Make a word-for-word copy of the entries below from their first line through the line with "localparam logic [11:0] ADDR_H_SYNC_WIDTH", and add nothing.

__Source data__:
#####

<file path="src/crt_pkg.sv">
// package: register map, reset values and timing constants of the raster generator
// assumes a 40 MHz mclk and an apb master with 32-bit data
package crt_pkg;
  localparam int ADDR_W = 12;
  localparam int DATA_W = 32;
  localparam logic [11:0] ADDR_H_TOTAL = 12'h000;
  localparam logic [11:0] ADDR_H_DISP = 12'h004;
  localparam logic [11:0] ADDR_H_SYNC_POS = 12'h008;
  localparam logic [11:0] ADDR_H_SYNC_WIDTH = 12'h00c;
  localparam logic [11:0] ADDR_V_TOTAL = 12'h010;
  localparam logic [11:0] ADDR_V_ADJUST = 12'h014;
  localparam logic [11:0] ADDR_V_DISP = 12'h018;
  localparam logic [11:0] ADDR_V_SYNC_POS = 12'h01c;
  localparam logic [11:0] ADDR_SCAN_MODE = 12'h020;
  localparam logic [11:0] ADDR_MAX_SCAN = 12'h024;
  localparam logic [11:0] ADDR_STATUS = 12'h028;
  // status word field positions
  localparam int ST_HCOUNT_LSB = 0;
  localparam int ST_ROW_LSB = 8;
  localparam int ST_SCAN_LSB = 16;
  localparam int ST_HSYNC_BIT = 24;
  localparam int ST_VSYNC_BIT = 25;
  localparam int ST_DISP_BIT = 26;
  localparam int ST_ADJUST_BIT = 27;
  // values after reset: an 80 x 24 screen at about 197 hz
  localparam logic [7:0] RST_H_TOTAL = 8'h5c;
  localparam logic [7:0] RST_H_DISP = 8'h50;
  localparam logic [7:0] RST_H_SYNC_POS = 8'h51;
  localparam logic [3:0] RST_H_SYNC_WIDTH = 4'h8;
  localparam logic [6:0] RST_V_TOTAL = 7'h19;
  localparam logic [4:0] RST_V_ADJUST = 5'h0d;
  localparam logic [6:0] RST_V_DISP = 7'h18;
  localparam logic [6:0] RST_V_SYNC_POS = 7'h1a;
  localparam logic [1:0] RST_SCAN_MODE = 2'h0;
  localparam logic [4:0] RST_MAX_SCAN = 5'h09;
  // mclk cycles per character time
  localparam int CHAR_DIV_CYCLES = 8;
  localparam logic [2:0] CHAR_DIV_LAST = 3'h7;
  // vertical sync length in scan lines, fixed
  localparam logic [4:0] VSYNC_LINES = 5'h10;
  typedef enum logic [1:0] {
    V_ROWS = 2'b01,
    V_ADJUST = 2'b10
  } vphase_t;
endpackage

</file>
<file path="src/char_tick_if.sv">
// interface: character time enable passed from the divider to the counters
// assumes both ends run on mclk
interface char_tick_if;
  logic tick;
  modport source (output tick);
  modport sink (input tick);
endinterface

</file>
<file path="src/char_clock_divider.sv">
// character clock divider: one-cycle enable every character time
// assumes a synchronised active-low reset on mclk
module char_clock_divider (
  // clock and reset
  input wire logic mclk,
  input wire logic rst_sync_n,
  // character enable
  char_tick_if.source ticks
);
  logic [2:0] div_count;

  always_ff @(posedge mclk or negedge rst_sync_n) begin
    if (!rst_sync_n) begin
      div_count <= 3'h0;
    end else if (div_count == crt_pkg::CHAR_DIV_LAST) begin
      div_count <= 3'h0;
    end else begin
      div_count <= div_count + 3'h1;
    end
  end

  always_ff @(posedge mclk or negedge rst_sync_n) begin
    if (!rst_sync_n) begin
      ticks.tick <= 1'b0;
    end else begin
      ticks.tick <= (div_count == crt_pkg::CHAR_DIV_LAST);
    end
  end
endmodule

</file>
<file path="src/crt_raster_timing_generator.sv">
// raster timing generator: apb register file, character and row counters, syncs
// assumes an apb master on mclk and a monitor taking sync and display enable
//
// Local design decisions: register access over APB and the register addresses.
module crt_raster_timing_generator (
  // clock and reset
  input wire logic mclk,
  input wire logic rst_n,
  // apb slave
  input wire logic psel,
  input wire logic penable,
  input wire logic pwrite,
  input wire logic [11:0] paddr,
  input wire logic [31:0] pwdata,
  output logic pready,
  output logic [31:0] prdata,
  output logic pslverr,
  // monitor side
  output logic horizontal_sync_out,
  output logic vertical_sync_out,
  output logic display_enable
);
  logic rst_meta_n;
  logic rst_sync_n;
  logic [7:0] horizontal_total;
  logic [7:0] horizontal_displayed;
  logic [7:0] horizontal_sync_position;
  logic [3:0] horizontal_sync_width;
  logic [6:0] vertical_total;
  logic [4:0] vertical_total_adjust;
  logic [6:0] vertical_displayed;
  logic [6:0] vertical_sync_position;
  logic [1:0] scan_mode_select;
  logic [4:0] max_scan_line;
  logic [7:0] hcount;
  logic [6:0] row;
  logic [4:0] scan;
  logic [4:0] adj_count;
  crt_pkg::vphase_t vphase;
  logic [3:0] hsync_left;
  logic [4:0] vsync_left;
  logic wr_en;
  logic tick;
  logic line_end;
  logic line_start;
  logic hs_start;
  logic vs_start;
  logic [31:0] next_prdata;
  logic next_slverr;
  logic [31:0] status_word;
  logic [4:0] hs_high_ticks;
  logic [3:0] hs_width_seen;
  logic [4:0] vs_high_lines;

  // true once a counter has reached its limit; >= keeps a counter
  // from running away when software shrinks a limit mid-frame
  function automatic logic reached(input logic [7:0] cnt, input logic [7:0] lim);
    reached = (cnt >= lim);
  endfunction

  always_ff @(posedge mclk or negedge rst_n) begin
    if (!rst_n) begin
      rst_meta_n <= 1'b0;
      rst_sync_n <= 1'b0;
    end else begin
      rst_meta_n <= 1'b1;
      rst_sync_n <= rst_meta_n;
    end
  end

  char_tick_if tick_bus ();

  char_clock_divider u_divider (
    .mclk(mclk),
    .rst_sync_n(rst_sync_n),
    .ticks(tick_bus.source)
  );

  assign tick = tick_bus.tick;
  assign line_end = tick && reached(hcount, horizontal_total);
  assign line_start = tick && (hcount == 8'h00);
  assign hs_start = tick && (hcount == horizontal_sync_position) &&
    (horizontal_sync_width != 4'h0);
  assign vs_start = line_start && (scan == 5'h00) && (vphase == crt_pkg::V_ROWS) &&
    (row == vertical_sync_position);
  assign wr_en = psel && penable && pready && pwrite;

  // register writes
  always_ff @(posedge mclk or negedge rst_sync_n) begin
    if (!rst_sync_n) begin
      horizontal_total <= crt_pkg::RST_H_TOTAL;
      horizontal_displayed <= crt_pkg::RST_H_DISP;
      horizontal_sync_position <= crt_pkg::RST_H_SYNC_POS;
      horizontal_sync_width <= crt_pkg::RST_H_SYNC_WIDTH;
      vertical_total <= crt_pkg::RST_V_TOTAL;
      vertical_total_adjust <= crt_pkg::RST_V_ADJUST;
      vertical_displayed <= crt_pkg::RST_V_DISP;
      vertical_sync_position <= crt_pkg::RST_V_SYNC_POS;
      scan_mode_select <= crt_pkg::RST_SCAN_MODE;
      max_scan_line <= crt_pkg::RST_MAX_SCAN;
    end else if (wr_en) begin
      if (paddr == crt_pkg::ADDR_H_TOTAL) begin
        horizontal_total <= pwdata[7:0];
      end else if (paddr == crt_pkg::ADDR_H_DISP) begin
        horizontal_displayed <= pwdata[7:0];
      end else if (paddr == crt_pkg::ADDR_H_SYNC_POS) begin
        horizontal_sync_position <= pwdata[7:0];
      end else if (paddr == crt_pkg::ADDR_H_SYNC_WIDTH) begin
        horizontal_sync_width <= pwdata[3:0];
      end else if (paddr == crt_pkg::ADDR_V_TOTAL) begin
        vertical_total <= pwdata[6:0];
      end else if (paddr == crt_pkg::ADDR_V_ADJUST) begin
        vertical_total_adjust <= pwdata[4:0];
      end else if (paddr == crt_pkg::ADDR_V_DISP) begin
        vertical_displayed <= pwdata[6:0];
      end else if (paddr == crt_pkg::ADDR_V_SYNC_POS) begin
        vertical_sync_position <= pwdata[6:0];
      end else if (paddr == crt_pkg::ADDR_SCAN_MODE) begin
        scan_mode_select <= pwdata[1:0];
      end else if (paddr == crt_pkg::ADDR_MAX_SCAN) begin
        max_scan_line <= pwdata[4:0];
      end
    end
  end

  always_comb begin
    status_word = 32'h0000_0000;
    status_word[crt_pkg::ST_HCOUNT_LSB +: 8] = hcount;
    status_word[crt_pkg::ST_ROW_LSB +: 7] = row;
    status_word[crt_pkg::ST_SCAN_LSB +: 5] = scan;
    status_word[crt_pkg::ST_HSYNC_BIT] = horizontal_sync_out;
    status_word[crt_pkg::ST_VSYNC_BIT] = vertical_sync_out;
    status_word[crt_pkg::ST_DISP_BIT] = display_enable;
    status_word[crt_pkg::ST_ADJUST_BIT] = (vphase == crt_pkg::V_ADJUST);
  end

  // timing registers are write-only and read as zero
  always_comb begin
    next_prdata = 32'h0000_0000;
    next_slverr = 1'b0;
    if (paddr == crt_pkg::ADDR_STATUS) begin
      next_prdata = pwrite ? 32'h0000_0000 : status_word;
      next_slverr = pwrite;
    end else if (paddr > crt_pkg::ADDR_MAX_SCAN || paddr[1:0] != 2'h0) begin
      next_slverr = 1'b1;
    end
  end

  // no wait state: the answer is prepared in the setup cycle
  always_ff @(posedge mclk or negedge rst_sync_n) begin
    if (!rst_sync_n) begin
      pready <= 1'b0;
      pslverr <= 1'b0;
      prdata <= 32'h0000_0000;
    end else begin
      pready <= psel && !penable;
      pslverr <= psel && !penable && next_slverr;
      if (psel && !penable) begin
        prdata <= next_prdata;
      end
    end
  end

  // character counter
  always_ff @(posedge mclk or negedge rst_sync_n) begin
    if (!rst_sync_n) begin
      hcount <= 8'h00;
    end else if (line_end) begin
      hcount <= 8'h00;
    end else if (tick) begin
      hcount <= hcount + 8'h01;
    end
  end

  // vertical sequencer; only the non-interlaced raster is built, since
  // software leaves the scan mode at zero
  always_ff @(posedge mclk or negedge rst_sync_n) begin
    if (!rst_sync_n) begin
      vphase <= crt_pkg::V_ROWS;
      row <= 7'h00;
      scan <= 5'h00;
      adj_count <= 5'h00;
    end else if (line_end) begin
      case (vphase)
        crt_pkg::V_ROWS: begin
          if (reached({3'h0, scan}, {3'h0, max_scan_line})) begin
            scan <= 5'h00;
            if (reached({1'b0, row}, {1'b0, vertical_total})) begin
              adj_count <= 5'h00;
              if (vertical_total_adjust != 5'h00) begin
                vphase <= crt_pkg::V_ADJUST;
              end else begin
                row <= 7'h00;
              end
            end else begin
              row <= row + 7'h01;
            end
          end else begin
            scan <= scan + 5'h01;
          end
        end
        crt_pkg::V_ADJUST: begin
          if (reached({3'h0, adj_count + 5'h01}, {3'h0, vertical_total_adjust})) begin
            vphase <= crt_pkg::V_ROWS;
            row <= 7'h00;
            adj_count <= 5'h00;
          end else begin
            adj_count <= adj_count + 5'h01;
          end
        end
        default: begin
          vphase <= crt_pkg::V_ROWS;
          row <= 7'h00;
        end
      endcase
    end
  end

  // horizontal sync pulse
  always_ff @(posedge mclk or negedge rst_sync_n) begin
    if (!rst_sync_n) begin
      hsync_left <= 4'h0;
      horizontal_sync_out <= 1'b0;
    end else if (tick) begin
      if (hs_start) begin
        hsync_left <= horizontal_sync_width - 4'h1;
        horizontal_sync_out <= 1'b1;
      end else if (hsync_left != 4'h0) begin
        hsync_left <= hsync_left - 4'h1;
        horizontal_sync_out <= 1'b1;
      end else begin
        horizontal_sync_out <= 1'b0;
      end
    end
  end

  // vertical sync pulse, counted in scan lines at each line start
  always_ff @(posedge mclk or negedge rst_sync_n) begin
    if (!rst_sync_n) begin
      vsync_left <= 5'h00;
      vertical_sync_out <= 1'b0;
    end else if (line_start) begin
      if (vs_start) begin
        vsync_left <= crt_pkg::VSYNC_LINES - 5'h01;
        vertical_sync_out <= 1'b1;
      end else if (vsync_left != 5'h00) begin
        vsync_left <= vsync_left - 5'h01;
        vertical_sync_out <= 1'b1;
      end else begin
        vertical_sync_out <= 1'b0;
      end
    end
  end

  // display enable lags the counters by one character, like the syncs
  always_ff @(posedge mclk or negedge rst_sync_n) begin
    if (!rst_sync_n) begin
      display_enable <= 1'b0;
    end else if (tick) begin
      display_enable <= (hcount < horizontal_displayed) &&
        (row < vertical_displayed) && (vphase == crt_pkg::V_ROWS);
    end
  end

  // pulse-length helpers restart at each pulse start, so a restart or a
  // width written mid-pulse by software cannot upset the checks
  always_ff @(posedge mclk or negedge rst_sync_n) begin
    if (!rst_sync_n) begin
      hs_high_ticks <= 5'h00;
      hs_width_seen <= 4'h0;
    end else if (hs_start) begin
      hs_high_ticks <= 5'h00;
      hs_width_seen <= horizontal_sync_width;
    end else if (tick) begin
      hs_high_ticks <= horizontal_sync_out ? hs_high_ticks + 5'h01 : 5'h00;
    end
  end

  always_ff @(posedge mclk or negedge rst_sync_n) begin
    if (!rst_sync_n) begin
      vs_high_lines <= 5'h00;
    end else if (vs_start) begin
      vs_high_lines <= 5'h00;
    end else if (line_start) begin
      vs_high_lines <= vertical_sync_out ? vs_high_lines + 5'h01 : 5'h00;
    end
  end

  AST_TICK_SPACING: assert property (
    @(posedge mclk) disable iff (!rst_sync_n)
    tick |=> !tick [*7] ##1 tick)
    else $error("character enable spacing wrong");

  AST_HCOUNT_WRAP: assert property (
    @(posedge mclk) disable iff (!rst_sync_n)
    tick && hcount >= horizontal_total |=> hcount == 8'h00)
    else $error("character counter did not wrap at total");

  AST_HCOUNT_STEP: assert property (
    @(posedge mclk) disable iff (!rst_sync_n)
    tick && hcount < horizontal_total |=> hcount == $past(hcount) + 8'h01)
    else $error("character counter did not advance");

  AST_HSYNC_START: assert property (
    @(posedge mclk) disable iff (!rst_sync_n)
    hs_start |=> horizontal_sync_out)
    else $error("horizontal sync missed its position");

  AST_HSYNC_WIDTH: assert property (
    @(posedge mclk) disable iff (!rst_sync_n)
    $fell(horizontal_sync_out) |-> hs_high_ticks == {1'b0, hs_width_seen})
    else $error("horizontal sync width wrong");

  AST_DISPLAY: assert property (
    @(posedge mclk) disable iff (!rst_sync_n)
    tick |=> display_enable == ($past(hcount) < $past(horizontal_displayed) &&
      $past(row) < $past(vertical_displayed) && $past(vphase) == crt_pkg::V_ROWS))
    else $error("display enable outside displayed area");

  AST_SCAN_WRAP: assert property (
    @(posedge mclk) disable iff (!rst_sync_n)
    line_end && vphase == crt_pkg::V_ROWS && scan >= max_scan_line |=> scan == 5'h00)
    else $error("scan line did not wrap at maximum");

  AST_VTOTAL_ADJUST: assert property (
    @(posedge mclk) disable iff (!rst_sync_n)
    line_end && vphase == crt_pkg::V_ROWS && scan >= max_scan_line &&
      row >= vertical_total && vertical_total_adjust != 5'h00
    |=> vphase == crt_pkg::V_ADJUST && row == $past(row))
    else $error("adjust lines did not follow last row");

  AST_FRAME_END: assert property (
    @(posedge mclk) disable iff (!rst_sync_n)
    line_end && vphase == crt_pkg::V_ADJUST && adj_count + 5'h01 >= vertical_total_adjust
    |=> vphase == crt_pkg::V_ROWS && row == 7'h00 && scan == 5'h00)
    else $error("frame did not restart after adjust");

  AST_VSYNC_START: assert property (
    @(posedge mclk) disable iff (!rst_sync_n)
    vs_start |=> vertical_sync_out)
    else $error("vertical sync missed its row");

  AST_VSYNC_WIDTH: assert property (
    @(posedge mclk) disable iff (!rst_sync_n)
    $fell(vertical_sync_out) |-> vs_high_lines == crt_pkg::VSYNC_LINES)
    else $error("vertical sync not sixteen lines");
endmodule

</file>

#####

__Response to this task__:
<file path="src/crt_pkg.sv">
// package: register map, reset values and timing constants of the raster generator
// assumes a 40 MHz mclk and an apb master with 32-bit data
package crt_pkg;
  localparam int ADDR_W = 12;
  localparam int DATA_W = 32;
  localparam logic [11:0] ADDR_H_TOTAL = 12'h000;
  localparam logic [11:0] ADDR_H_DISP = 12'h004;
  localparam logic [11:0] ADDR_H_SYNC_POS = 12'h008;
  localparam logic [11:0] ADDR_H_SYNC_WIDTH = 12'h00c;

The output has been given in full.